For decades, mankind has relied on experimental data gathered by traditional research means to conquer disease. Unfortunately, that can take decades or longer to render results. New artificial intelligence (AI) powered bioinformatics, or computational biology, can predict how diseases and symptoms will react to possible treatments and cures in hours, days or weeks instead.
Indeed, AI can identify potential treatments and cures just as it can model how cells will react to them. Further, AI can also predict disease occurrences and reoccurrences, as well as disease evolution and its effect on current treatments and cures.
Bioinformatics, or computational biology, can do all that just using computational models. It can tap into hidden knowledge in experimental data gathered over many years in seemingly unrelated research projects. Or, it can work from simulated data conjured by scientific minds and couched with known factors such as the rules of physics, genetics, epigenetics, and other qualifying circumstances.
Today, artificial intelligence (AI) technology makes all of that work faster, and it’s also capable of using much larger data sets and solving far more complex problems than human minds can.
However, general artificial intelligence like that which is depicted in science fiction movies does not yet exist. Instead, today we are using subsets of AI, namely machine learning (ML) and deep learning (DL).
The easy to understand video below explains how different technologies are blended together to create more innovations in many different industries, even though it all comes from computational biology.
Advanced analytics and automation complete the modern day “smart” toolbox. All of these tools are extremely powerful and are already changing the human experience in myriad ways. But they also present some challenges too.
The video below is a good, easy-to-understand introduction to the different stages of AI and its achievements and challenges.

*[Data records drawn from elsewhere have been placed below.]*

==> src/rtl/imem_loader.sv <==
// Boot-time loader: assembles a length-prefixed, XOR-checksummed byte stream into
// little-endian words, writes them into the instruction SRAM, then releases the core.
module imem_loader #(
  parameter logic [15:0] BASE_ADDR = 16'h0000,
  parameter int unsigned MAX_WORDS = 16384
) (
  input  logic        clk,
  input  logic        rst,
  input  logic        in_valid,
  input  logic [7:0]  in_data,
  output logic        in_ready,
  output logic [3:0]  im_w_en,
  output logic [15:0] im_address,
  output logic [31:0] im_write_data,
  output logic        core_hold,
  output logic        done,
  output logic        error,
  output logic [15:0] words_written
);

  // state | meaning
  // IDLE  | one settling cycle after reset
  // LEN0  | waiting for word count low byte
  // LEN1  | waiting for word count high byte
  // DATA  | collecting the 4 bytes of the current word
  // WRITE | single-cycle full-word write to the SRAM
  // CSUM  | waiting for the trailing checksum byte
  // DONE  | load good, core released (terminal)
  // ERR   | load aborted, core held (terminal)
  typedef enum logic [2:0] {
    IDLE  = 3'd0,
    LEN0  = 3'd1,
    LEN1  = 3'd2,
    DATA  = 3'd3,
    WRITE = 3'd4,
    CSUM  = 3'd5,
    DONE  = 3'd6,
    ERR   = 3'd7
  } state_t;

  state_t      r_state, w_state_nxt;
  logic [15:0] r_count, w_count_nxt;
  logic [1:0]  r_idx, w_idx_nxt;
  logic [7:0]  r_csum, w_csum_nxt;
  logic [31:0] r_word, w_word_nxt;
  logic [15:0] r_addr, w_addr_nxt;
  logic [15:0] r_words, w_words_nxt;

  logic        w_accept;
  logic        w_xfer;
  logic [15:0] w_len;

  assign w_accept = (r_state == LEN0) || (r_state == LEN1) ||
                    (r_state == DATA) || (r_state == CSUM);
  assign w_xfer   = in_valid && w_accept;
  assign w_len    = {in_data, r_count[7:0]};

  assign im_address    = r_addr;
  assign im_write_data = r_word;
  assign words_written = r_words;

  always_ff @(posedge clk or negedge rst) begin
    if (!rst) begin
      r_state <= IDLE;
      r_count <= 16'h0000;
      r_idx   <= 2'd0;
      r_csum  <= 8'h00;
      r_word  <= 32'h0000_0000;
      r_addr  <= BASE_ADDR;
      r_words <= 16'h0000;
    end else begin
      r_state <= w_state_nxt;
      r_count <= w_count_nxt;
      r_idx   <= w_idx_nxt;
      r_csum  <= w_csum_nxt;
      r_word  <= w_word_nxt;
      r_addr  <= w_addr_nxt;
      r_words <= w_words_nxt;
    end
  end

  always_comb begin
    w_state_nxt = r_state;
    w_count_nxt = r_count;
    w_idx_nxt   = r_idx;
    w_csum_nxt  = r_csum;
    w_word_nxt  = r_word;
    w_addr_nxt  = r_addr;
    w_words_nxt = r_words;
    in_ready    = w_accept;
    im_w_en     = 4'h0;
    core_hold   = 1'b1;
    done        = 1'b0;
    error       = 1'b0;

    case (r_state)
      IDLE: w_state_nxt = LEN0;
      LEN0: begin
        if (w_xfer) begin
          w_count_nxt[7:0] = in_data;
          w_csum_nxt       = r_csum ^ in_data;
          w_state_nxt      = LEN1;
        end
      end
      LEN1: begin
        if (w_xfer) begin
          w_count_nxt = w_len;
          w_csum_nxt  = r_csum ^ in_data;
          w_idx_nxt   = 2'd0;
          if ({16'h0000, w_len} > 32'(MAX_WORDS)) w_state_nxt = ERR;
          else if (w_len == 16'h0000)           w_state_nxt = CSUM;
          else                                  w_state_nxt = DATA;
        end
      end
      DATA: begin
        if (w_xfer) begin
          w_word_nxt[8*r_idx +: 8] = in_data;
          w_csum_nxt = r_csum ^ in_data;
          w_idx_nxt  = r_idx + 2'd1;
          if (r_idx == 2'd3) w_state_nxt = WRITE;
        end
      end
      WRITE: begin
        im_w_en     = 4'hF;
        w_addr_nxt  = r_addr + 16'd4;
        w_words_nxt = r_words + 16'd1;
        // r_idx has already wrapped back to 0 for the next word
        if (w_words_nxt == r_count) w_state_nxt = CSUM;
        else                        w_state_nxt = DATA;
      end
      CSUM: begin
        if (w_xfer) w_state_nxt = (in_data == r_csum) ? DONE : ERR;
      end
      DONE: begin
        done      = 1'b1;
        core_hold = 1'b0;
      end
      ERR: error = 1'b1;
      default: w_state_nxt = IDLE;
    endcase
  end

endmodule

==> config.mk <==
export PLATFORM = sky130hd
export DESIGN_NAME = imem_loader
export DESIGN_NICKNAME = d
export VERILOG_FILES = /design/src/rtl/imem_loader.sv
export SDC_FILE = /design/constraint.sdc
export NUM_CORES = 1
export LEC_CHECK = 0
export CAP_MARGIN = 0
export CORE_ASPECT_RATIO = 2
export CORE_MARGIN = 2
export CORE_UTILIZATION = 40
export CTS_CLUSTER_SIZE = 10
export DETAILED_ROUTE_END_ITERATION = 10
export PLACE_DENSITY = 0.69
export SYNTH_ARGS = -nofsm -noshare
export SYNTH_HDL_FRONTEND = slang
export SYNTH_SLANG_ARGS = --single-unit
==> constraint.sdc <==
create_clock -name clk -period 1.8 [get_ports clk]
set_input_delay 0.27 -clock clk [delete_from_list [all_inputs] [get_ports clk]]
set_output_delay 0.27 -clock clk [all_outputs]
set_load 0.05 [all_outputs]
After elaboration in Yosys (flattened, before gate mapping)
Cells that the tools add are included.
{"block": "classes", "add_sub_neg": 4, "order_cmp": 1, "n_eq_ne": 15, "shifts": 2, "n_mux": 20, "bitwise": 2, "n_reduce_logical": 15}
{"operator": "$neg A5 Y34", "n": 1}
{"operator": "$shift A8 B34 Y32 const A", "n": 1}
{"operator": "$shiftx A8 B34 Y32", "n": 1}
{"operator": "$bwmux W32", "n": 1}
{"operator": "$mux W3", "n": 8}
{"operator": "$pmux W3 S6", "n": 1}
{"operator": "$add A16 B1 Y16 const B", "n": 1}
{"operator": "$add A16 B3 Y16 const B", "n": 1}
{"operator": "$eq A16 B16 Y1", "n": 1}
{"operator": "$gt A16 B15 Y1 const B", "n": 1}
{"operator": "$logic_not A16 Y1", "n": 1}
{"operator": "$pmux W8 S2", "n": 1}
{"operator": "$eq A3 B3 Y1 const B", "n": 4}
{"operator": "$eq A8 B8 Y1", "n": 1}
{"operator": "$mux W8", "n": 1}
{"operator": "$ne A2 B2 Y1 const B", "n": 4}
{"operator": "$xor A8 B8 Y8", "n": 1}
{"operator": "$eq A3 B2 Y1 const B", "n": 2}
{"operator": "$reduce_and A2 Y1", "n": 3}
{"operator": "$reduce_and A3 Y1", "n": 2}
{"operator": "$reduce_and A6 Y1", "n": 1}
{"operator": "$reduce_bool A6 Y1", "n": 1}
{"operator": "$mux W1", "n": 4}
{"operator": "$mux W2", "n": 2}
{"operator": "12 further kinds", "n": 14}
{"block": "totals", "register_bits": 93, "inputBits": 11, "output_inout_bits": 72, "wordCells": 67}

Logic depth before layout (Yosys ltp)
{"block": "depth", "word_depth": 7, "mapped_depth": 8}

Least setup slack after synthesis
Ideal clock, no wire load.
{"block": "synth_timing", "path_type": "reg2reg", "startpoint": "register r_words[0], in the netlist words_written[0]", "endpoint": "register r_state[2]", "setup_ns": 0.119, "arrival_ns": 2.188, "required_ns": 1.681, "slack_ns": -0.507, "path_stages_with_launch": 8, "synth_period_minus_slack_ns": 2.307, "path_cell_list": "dfrtp_1 ha_1 nand3_1 and2_1 o311a_1 a2111oi_2 a2111oi_2 a21bo_1"}
{"block": "synth_via", "elab_chain_len": 4}
{"element": "start: declaration", "line": "47", "source": "logic [15:0] r_words, w_words_nxt;"}
{"element": "start signal: assignment", "line": "78", "source": "r_words <= w_words_nxt;"}
{"element": "$add A16 B1 Y16", "line": "126", "source": "w_words_nxt = r_words + 16'd1;"}
{"element": "$eq A16 B16 Y1", "line": "128", "source": "if (w_words_nxt == r_count) w_state_nxt = CSUM;"}
{"element": "$mux W3", "line": "128"}
{"element": "$pmux W3 S6", "line": "96", "source": "case (r_state)"}
{"element": "end signal: assignment", "line": "72", "source": "r_state <= w_state_nxt;"}
{"element": "end: declaration", "line": "41", "source": "state_t r_state, w_state_nxt;"}
Every way passes these cells.
A chain may end at the register's enable or synchronous reset.

Final worst setup path
{"block": "layout_timing", "startpoint": "register r_words[9], in the netlist words_written[9]", "endpoint": "register r_state[1]"}
The elaborated chain is that of the path after synthesis.

==> key figures <==
Die
  – Initial Util: 0.408
  – Die area: 12400 sq um
  – # rows: 55
  – Core Area: 11200 sq um
  – Die Y-Extent: 155 um
  – Die X: 79.7 um
  – Ports: 83

Yosys
  – Flops & latches, synth: 91
  – Count leader, synth: nand2_1
  – Syn. warnings: 0
  – Most used DFF post-synth: dfrtp_1
  – Top post-synthesis cells by area: dfrtp_1 50%, nand2_1 8.6%, xnor2_1 8.0%
  – Yosys top cell area share: 0.497
  – Sequential fraction of the synthesis area: 0.497
  – Synth area leader: dfrtp_1
  – Syn avg cell area: 9.85 sq um
  – Mapped Cells: 465
  – Asr flop ratio synth: 1.00
  – Post-Syn Area: 4580 sq um
  – Yosys cell types: 49
  – Number of flops mapped to enable cells by yosys: 0
  – Synth cell count leaders: 105 x nand2_1, 91 x dfrtp_1, 42 x xnor2_1, 35 x o21ai_0, 23 x xor2_1

Power
  – Tot Pwr: 8.91 mW
  – VDD IR max: 0.831 mV
  – Pleak: 3.14 nW
  – Pwr Density: 1350 nW/um^2

Hold path
  – Hold crit path type: in2async

Timing
  – Min Hold Slack: 0.380 ns
  – Period utilisation layout: 1.03
  – Final critical-path setup slack: -0.0611 ns
  – Worst slew pin tran: 0.499 ns
  – Post-route setup TNS: -0.119 ns
  – Slew headroom: 0.667
  – Final slew viol count: 0
  – Crit path time final: 1.86 ns
  – Maximum clock rate: 537 MHz
  – Clock Skews: 0.0106 ns
  – RSZ-0062 raised after global routing: yes
  – # setup viols final: 2
  – Final Hold Vio Count: 0

Route
  – Drt wl/cell: 16.3 um
  – M1 WL: 4.43 mm
  – Residual DRC count: 0
  – Initial DRC Count: 135
  – Via count: 3876
  – Met2 wire length: 6.87 mm
  – Vias per std cell: 5.13
  – 1st-pass router iterations: 6
  – Final wirelength: 12.3 mm
  – Final ANT Viol Nets: 0
  – Wire length on met3: 513 um
  – Top sig layer: met4

Placed design
  – HPWL after DPL: 9.17 mm
  – I/O Buffers: 80
  – Placer Congestion: 0.931
  – Placed cell areas: 6010 sq um

Layout
  – Post-Layout Inst Area: 6620 sq um
  – Final Util: 0.590
  – Layout overhead on the synthesized area: 44.4%
  – Layout cells sized above 1: 0.354
  – Final nets: 626
  – N_diodes: 0

CTS
  – Clock Latency Late Sink: 0.35 ns
  – H-tree depth: 3
  – TritonCTS clock tree: yes
  – Max clock buf depth: 2
  – CTS buffer count: 9
  – Clock Sinks: 91
  – Clock Tree Root: clkbuf_16
  – Reg clk slew, reported paths: 0.07 ns

Run
  – MaxCap Viol Count: 0

Setup path
  – Worst EP arrival: 2.09 ns
  – Crit path capture type: flip-flop
  – Critical path class: reg2reg
  – CP max FO: 4
  – Worst endpoint required time: 2.03 ns
  – Startpoint types: flip-flop

GRT
  – Gr usage total: 0.208
  – First-pass GRT wire length: 19.5 mm
  – Vias in the first global route: 3954
  – Largest net degree at the start of global routing: 38
  – GRT overflow: 0
  – Initial antenna violation count: 0

Run status
  – Result of the run: finished with violations
  – Failing checks: negative setup slack
[routing by layer]
metal	track usage	vias to the layer above
met5	0	-
met4	0.108	0
met3	0.0447	28
met2	0.387	102
met1	0.209	1902
li1	-	1844
[repair_timing]
item,in CTS,in global routing
gates resized for setup,23,24
setup buffers,4,2
pin swaps,5,12
hold buffers,1,0
endpoints found under the hold margin,25,0
endpoints found under the setup margin,17,14
[critical path, stage by stage, from the launching register on]
cell       delay [ns]
dfrtp_2          0.42
and4_4           0.22
buf_6            0.13
xnor2_4          0.14
nor4_4           0.24
o221ai_2         0.15
a2111oi_4        0.32
a31oi_1          0.13
[metrics by stage]
step / worst slack [ns] / std cells
after floorplan: -0.273 / 466
after global placement: -0.256 / 732
after detailed placement: -0.298 / 732
after CTS: -0.102 / 753
after global routing: -0.155 / 755
final: -0.0611 / 755
[layout by cell type (no fill, tap or decap), types with 3 or more instances in the layout]
cell type        netlist  layout
buf_12                 0      10
nor4_1                 6       3
o21ai_0               35      34
buf_4                  7     118
xnor2_1               42      37
nand3_1               10       8
clkbuf_16              0       9
bufinv_16              0       3
clkdlybuf4s50_1        0      10
ha_1                   7       6
inv_1                 10       7
a21oi_1                4       4
dlygate4sd2_1          0      12
nor3_2                 2       4
and3_1                 6       5
nor2_1                21      17
dfrtp_2                0      12
mux2_2                17      17
buf_6                  0       3
nand2_1              105     105
nand4_1                9       9
dfrtp_1               91      79
nor3_1                13      10
inv_6                  0       3
a31oi_1                4       4
dlymetal6s2s_1         0       3
nand3_4                1       3
xor2_1                23      23
xnor2_2                0       4
[state kept, by name, summed over array words and instances (netlist names)]
register       flops
im_write_data     32
r_count           16
words_written     16
im_address        14
r_csum             8
r_state            3
r_idx              2
[power breakdown]
part | switching (mW) | internal, mW
clock | 0.847 | 1.41
combinational | 2.16 | 1.53
sequential | 0.408 | 2.56
[cells by family (layout without fill, tap and decap cells)]
group / after synthesis / after routing / synth area share
XOR/XNOR: 65 / 65 / 0.124
adder cells (fa/ha/maj): 7 / 7 / 0.0191
buffers and inverters: 37 / 184 / 0.0412
AO/OA/AOI/OAI: 58 / 58 / 0.0800
AND/OR/NAND/NOR: 189 / 189 / 0.196
multiplexers: 17 / 17 / 0.0418
other: 1 / 2 / 0.000818
flip-flops: 91 / 91 / 0.497
[final timing paths]
| path | start | end | slack (ns) | cells past startpoint |
|---|---|---|---|---|
| setup / recovery | words_written[9] | r_state[1] | -0.06 | 7 |
| hold / removal | rst | im_address[5] | 0.38 | 2 |
| setup reg to reg | words_written[9] | r_state[1] | -0.06 | 7 |
| hold reg to reg | r_csum[6] | r_csum[6] | 0.49 | 1 |
| max in group asynchronous | rst | words_written[0] | 0.89 | 3 |
| min in group clk | r_csum[6] | r_csum[6] | 0.49 | 1 |
[final cells by class]
class	instances	area, sq um
fillers	929	4600
repair buffers	158	1390
clock buffers	10	239
flip-flops and latches	91	2290
well taps	142	178
multi-input cells	338	2360
inverters	10	45.0
clock inverters	6	116
No activity file was read; power rests on OpenSTA's default activity.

While machine learning and other AI tools are already making great strides in medicine, more specialized tools are emerging on the scene at a steady pace. One of the latest is scGen, “an AI-powered tool for predicting a cell's behavior in silico. scGen will help map and study cellular response to disease and treatment beyond experimentally available data,” according to the report in Science Daily.
The interesting twist in scGen’s development is the discovery that smaller is better, at least in this case. Scientists recently discovered that the large-scale atlases of healthy human organs in the Human Cell Atlas isn’t going to cut it in making disease characterizations and treatments. That’s because there are too many disease possibilities and variations impacting organs to scale the analyses. But that’s not to say that the many aspects of the Human Cell Atlas are not useful. The video below explains how important this reference map, this Atlas, is.
However, by refocusing computations at the cellular level, disease and cell reactions can generally be more readily seen and understood.
"For the first time, we have the opportunity to use data generated in one model system such as mouse and use the data to predict disease or therapy response in human patients," said Mohammad Lotfollahi, PhD student (Helmholtz Zentrum München and Technische Universität München).
One of the central goals of computational biology is “accurately modeling cellular response to perturbations, e.g. disease, compounds, genetic interventions,” say the scGen scientists.
“Although models based on statistical and mechanistic approaches exist, no machine-learning based solution viable for unobserved, high-dimensional phenomena has yet been available. In addition, scGen is the first tool that predicts cellular response out-of-sample. This means that scGen, if trained on data that capture the effect of perturbations for a given system, is able to make reliable predictions for a different system,” the report explains.
Beyond scGen and other modern-day AI tools, work is continuing to create computing approaches that can predict diseases that don’t exist today and thus for which specific data are not available. Inference based on sophisticated simulated data will likely outweigh empirical data in the computations at that point. But the payoffs could be very high, particularly in prevention.
In the short-term things like flu vaccines will improve because the predictions for this year’s reigning strain will be more accurate. But in the long-term, it means that cures or genetic “tweaking” can prevent a predicted new disease from ever getting a hold on humans. That scenario is theoretical at the moment, but few doubt its inevitability.